[YOUR GOAL]: Report all lines below with the word "stage".

____ RECORDED DATA

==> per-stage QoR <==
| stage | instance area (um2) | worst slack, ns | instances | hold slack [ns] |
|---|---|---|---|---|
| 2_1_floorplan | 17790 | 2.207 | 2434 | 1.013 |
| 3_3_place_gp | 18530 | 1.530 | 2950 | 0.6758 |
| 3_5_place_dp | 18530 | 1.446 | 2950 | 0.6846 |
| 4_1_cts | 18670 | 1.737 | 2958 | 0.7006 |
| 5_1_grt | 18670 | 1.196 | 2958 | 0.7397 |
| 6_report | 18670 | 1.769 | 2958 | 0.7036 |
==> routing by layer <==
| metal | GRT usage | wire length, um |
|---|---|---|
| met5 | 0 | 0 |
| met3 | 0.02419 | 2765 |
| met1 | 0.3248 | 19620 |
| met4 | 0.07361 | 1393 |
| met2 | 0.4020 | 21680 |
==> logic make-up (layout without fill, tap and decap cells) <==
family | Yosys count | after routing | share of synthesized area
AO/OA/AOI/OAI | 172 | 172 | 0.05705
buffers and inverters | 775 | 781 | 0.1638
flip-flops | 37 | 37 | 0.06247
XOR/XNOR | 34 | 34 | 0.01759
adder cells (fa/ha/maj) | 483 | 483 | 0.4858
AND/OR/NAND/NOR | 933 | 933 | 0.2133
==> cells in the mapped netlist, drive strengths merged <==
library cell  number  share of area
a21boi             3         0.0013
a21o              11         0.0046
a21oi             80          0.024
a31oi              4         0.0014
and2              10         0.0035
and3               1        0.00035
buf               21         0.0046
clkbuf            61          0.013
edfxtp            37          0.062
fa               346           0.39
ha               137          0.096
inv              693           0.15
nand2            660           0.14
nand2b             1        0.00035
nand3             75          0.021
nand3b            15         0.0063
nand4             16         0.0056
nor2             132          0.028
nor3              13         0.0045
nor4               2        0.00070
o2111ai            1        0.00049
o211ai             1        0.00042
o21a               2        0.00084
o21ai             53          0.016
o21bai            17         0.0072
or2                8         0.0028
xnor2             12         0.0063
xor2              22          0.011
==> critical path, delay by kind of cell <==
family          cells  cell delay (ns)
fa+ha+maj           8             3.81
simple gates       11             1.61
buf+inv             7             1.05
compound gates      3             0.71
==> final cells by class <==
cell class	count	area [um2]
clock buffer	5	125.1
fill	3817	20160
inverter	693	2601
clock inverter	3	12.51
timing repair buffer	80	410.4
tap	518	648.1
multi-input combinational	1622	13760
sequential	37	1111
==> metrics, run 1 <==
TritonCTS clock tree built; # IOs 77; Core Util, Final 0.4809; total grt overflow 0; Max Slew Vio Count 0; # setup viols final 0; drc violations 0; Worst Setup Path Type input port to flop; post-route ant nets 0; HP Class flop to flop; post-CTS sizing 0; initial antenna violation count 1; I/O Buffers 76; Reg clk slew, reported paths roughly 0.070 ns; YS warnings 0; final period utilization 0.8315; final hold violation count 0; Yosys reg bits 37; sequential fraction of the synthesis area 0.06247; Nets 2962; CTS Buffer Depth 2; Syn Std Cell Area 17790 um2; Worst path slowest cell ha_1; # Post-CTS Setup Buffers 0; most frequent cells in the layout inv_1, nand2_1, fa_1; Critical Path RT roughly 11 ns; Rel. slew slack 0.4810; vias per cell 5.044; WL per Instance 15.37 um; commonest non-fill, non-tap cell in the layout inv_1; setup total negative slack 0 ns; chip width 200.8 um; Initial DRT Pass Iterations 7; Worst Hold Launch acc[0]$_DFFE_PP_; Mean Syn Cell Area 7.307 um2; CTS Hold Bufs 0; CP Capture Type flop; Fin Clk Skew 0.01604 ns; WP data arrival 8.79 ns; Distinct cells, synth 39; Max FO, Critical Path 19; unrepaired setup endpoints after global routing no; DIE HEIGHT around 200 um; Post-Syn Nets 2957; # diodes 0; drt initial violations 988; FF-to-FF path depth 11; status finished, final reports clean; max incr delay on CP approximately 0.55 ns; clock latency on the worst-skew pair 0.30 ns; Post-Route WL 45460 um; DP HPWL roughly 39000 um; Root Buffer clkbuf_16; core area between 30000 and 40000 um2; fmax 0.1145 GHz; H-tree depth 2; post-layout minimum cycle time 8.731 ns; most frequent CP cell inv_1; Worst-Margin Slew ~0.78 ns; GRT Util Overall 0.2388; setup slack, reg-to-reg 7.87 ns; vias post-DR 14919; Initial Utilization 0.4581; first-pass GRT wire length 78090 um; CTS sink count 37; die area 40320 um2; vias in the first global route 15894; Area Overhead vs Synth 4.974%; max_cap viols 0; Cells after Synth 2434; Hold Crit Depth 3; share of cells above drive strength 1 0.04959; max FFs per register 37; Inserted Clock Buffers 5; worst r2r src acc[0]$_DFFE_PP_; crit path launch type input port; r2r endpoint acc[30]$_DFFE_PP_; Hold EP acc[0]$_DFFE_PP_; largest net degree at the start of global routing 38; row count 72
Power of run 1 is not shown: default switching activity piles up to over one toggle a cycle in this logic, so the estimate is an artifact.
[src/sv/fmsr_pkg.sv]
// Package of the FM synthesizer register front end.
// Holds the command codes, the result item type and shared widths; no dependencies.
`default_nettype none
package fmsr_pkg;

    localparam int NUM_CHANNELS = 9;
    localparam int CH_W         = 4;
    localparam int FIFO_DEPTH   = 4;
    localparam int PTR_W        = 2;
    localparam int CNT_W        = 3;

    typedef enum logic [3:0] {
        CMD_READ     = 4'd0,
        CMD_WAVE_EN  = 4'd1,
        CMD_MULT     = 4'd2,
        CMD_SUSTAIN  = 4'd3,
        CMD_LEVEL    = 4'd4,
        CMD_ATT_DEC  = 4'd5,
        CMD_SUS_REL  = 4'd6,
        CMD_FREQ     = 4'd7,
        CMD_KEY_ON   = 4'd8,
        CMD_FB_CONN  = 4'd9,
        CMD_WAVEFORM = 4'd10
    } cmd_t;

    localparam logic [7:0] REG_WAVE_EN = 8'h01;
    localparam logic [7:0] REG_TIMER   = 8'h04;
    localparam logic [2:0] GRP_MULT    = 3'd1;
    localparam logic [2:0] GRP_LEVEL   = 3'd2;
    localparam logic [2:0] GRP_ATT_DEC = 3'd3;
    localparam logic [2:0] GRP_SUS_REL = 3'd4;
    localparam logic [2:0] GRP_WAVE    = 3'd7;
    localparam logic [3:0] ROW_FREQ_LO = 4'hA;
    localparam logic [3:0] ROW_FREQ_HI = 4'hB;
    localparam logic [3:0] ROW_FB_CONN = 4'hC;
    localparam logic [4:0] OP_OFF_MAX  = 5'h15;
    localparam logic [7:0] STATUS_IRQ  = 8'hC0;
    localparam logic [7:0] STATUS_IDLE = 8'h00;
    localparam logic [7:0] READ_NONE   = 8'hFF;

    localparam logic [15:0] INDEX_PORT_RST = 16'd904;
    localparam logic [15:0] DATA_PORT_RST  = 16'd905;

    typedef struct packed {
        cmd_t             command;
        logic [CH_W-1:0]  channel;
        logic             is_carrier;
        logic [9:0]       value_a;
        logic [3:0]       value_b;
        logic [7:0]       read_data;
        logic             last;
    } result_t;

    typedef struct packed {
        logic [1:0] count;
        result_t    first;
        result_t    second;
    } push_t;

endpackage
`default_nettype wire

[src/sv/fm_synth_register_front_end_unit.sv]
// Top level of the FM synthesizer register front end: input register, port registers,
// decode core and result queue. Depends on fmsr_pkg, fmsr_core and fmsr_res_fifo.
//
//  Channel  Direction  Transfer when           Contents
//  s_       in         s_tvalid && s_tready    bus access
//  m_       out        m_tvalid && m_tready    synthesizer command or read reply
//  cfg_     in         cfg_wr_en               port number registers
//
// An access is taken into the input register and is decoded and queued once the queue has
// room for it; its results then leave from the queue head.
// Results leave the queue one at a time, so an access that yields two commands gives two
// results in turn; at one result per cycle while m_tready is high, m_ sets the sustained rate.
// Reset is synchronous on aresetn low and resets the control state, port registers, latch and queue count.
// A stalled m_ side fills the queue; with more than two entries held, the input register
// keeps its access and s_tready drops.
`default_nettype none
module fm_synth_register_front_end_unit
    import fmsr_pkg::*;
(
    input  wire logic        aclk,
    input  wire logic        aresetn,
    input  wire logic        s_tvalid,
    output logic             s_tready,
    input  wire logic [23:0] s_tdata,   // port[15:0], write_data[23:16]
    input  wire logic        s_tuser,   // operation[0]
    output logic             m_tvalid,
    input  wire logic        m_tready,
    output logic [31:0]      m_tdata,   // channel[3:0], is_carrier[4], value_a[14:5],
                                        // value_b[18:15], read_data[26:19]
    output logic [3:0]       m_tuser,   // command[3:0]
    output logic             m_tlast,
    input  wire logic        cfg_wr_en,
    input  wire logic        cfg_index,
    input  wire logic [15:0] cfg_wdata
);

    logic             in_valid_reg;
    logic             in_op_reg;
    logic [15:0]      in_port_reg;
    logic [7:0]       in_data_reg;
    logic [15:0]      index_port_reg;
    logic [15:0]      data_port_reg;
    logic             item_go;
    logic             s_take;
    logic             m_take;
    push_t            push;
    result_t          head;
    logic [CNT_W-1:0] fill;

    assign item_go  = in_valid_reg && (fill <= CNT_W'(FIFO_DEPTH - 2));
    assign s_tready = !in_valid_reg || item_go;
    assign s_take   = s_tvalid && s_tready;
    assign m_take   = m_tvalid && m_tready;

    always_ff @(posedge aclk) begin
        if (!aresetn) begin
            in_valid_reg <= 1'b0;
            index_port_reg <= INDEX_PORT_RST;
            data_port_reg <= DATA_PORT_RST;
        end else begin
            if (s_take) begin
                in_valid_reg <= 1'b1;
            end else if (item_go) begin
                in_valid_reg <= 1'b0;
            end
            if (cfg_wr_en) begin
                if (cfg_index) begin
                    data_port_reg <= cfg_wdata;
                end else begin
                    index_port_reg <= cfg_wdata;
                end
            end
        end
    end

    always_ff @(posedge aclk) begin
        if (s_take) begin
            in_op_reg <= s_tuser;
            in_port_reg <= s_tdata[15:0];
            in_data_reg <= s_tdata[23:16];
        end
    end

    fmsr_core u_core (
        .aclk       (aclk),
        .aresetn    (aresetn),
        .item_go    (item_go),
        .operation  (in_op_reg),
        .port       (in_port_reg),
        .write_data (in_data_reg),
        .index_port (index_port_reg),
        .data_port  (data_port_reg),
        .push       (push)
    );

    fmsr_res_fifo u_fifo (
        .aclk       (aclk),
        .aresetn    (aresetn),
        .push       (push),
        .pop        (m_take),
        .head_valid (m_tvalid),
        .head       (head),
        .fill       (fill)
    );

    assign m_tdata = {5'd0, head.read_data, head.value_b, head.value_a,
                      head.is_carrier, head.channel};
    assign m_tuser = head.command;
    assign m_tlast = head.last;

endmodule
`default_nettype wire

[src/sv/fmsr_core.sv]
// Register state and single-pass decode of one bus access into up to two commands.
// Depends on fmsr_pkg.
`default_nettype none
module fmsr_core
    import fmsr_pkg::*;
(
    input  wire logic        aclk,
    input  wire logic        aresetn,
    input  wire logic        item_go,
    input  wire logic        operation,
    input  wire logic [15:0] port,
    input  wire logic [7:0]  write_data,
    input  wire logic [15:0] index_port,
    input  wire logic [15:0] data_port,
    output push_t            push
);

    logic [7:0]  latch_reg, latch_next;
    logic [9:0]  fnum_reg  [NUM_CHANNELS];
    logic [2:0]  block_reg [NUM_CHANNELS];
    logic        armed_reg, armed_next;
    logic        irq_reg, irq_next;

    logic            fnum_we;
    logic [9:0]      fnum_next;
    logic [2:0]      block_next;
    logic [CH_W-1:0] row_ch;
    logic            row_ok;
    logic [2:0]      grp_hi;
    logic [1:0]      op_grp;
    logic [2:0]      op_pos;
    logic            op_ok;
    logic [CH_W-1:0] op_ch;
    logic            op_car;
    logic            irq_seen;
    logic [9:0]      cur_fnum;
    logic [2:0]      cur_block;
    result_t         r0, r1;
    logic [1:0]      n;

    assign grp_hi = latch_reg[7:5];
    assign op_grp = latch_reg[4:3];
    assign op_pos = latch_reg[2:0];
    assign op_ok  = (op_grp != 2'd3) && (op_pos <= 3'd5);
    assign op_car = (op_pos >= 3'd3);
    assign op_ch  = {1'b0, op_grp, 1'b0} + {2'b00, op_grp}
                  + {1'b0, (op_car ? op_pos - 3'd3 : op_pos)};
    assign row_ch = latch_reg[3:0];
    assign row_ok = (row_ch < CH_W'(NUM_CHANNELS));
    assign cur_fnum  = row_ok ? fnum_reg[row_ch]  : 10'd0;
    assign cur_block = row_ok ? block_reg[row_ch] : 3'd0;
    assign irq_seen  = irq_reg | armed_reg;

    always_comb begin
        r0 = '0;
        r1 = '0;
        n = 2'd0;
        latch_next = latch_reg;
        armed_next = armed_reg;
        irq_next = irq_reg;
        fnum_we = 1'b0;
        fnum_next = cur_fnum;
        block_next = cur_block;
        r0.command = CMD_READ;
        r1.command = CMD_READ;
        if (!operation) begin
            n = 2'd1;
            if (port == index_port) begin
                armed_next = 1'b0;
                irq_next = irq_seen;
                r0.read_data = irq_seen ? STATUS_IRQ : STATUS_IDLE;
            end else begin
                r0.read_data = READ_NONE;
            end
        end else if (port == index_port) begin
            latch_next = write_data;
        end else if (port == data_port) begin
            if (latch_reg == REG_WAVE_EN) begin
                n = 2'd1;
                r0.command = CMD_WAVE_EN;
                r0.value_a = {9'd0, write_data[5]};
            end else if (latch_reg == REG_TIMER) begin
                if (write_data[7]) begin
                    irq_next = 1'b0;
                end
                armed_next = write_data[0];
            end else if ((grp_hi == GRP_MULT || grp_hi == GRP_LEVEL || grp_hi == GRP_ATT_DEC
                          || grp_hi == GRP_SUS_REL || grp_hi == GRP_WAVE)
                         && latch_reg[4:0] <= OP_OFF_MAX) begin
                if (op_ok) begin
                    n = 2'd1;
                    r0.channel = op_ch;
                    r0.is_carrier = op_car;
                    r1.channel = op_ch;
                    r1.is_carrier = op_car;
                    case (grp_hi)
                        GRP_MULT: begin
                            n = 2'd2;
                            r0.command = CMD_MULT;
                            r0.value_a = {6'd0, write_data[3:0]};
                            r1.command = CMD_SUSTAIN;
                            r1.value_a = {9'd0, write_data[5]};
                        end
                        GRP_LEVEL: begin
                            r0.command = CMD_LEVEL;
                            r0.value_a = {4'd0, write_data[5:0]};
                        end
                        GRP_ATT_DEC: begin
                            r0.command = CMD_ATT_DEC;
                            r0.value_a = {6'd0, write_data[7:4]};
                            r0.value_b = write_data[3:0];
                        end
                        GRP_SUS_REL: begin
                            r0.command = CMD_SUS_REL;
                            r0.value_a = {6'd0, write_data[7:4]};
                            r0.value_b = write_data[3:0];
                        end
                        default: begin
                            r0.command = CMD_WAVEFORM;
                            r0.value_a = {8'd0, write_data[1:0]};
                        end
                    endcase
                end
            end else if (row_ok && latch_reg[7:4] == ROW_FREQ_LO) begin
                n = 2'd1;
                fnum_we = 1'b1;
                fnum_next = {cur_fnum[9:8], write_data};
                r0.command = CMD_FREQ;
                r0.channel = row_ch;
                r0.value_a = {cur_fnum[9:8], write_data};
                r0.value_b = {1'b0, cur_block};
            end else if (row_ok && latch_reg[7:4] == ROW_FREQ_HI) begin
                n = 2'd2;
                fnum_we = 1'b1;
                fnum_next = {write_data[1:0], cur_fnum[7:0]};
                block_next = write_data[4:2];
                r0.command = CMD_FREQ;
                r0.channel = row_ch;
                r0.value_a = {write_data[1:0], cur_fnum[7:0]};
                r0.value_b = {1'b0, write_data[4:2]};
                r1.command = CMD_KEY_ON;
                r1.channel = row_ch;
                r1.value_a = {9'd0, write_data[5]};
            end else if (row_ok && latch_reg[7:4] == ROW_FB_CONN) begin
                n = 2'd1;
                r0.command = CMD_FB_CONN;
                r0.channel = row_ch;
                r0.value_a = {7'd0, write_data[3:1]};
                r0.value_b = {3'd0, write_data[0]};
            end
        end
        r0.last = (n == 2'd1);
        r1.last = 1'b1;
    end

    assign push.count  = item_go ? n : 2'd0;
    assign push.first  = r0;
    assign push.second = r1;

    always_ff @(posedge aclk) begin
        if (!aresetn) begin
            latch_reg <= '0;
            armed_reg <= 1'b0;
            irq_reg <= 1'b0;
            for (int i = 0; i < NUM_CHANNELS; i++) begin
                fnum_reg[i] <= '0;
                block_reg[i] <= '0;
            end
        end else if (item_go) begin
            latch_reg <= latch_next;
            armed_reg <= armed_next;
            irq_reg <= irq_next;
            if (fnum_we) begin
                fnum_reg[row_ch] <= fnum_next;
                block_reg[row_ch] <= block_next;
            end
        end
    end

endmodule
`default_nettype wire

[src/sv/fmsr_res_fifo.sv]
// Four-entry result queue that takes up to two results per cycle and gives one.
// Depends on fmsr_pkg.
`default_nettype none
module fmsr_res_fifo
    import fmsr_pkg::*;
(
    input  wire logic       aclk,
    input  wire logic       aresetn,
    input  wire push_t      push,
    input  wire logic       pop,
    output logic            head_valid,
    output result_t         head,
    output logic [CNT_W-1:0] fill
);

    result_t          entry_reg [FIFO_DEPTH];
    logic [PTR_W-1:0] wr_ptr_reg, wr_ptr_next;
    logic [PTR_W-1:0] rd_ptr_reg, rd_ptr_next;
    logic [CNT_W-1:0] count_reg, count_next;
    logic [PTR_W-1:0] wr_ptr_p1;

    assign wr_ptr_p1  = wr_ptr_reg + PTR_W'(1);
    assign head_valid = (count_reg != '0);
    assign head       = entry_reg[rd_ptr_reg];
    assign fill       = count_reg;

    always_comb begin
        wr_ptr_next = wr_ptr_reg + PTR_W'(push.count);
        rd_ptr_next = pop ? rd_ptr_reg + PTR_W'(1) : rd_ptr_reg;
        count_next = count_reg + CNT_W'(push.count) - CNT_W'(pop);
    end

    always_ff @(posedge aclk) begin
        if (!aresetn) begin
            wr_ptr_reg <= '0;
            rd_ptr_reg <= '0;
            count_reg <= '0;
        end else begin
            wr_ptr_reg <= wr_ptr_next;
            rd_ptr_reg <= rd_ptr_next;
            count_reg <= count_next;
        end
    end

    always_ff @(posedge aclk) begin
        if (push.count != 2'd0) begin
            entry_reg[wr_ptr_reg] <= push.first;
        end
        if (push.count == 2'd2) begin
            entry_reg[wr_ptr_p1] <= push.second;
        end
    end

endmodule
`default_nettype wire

________

[RESPONSE FOR THIS EXERCISE]:
==> per-stage QoR <==
| stage | instance area (um2) | worst slack, ns | instances | hold slack [ns] |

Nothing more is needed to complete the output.